In October 2019, Schneider signed with the Canberra Raiders. In 2020, Schneider was set to play for the Raiders' Jersey Flegg Cup team before the season was cancelled due to the COVID-19 pandemic.

Schneider began the 2021 season playing for Canberra's NSW Cup team. In Round 11 of the 2021 NRL season, Schneider made his first grade début for Canberra against the Melbourne Storm.

Schneider made ten appearances for Canberra in the 2022 season, posting fifty points in total which consisted of scoring one try and twenty-three successful goals. He recorded a 79.31% goal kicking percentage in 2022. Schneider won the Peter Mulholland NRL Rookie of the Year Award in 2022.
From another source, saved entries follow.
--- config.mk ---
export PLATFORM = sky130hd
export DESIGN_NAME = http_chunked_body_decoder_top_flat
export DESIGN_NICKNAME = d
export VERILOG_FILES = /design/src/hw/rtl/hcbd_pkg.sv /design/src/hw/rtl/hcbd_if.sv /design/src/hw/rtl/http_chunked_body_decoder_top.sv /design/src/hw/rtl/hcbd_step.sv /design/src/flat_wrapper.sv
export SDC_FILE = /design/constraint.sdc
export NUM_CORES = 1
export LEC_CHECK = 0
export BUFFER_PORTS_ARGS = -buffer_cell sky130_fd_sc_hd__buf_2
export CAP_MARGIN = 20
export CELL_PAD_IN_SITES_DETAIL_PLACEMENT = 1
export CELL_PAD_IN_SITES_GLOBAL_PLACEMENT = 2
export CORE_ASPECT_RATIO = 2
export CORE_UTILIZATION = 42
export CTS_CLUSTER_DIAMETER = 100
export CTS_CLUSTER_SIZE = 28
export DETAILED_ROUTE_END_ITERATION = 7
export PLACE_DENSITY = 0.9
export SYNTH_ARGS = -nofsm -noshare
export SYNTH_HDL_FRONTEND = slang
export SYNTH_SLANG_ARGS = --single-unit
export TNS_END_PERCENT = 50
--- constraint.sdc ---
create_clock -name clk -period 6.8 [get_ports clk]
set_clock_uncertainty 0.1 [all_clocks]
set_input_delay 0.68 -clock clk [delete_from_list [all_inputs] [get_ports clk]]
set_output_delay 0.68 -clock clk [all_outputs]
set_load 0.03 [all_outputs]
===Hull Kingston Rovers (2023)===
It was revealed on 6 July, that Schneider had been released by Canberra effective immediately, to be subsequently signed by Hull Kingston Rovers until the end of the 2023 season. A deal in which contained a recall clause, meaning that he could be recalled by Canberra if one of Canberra's halfbacks suffered an injury that would keep them from the field for four weeks or longer. On 14 July, Schneider made his first appearance for Hull KR in a Super League fixture against the Leeds Rhinos at Headingley. Schneider started the game at scrum-half, scored a try on début, made an assist and slotted over a field goal in Golden point extra time to win the game 18-19.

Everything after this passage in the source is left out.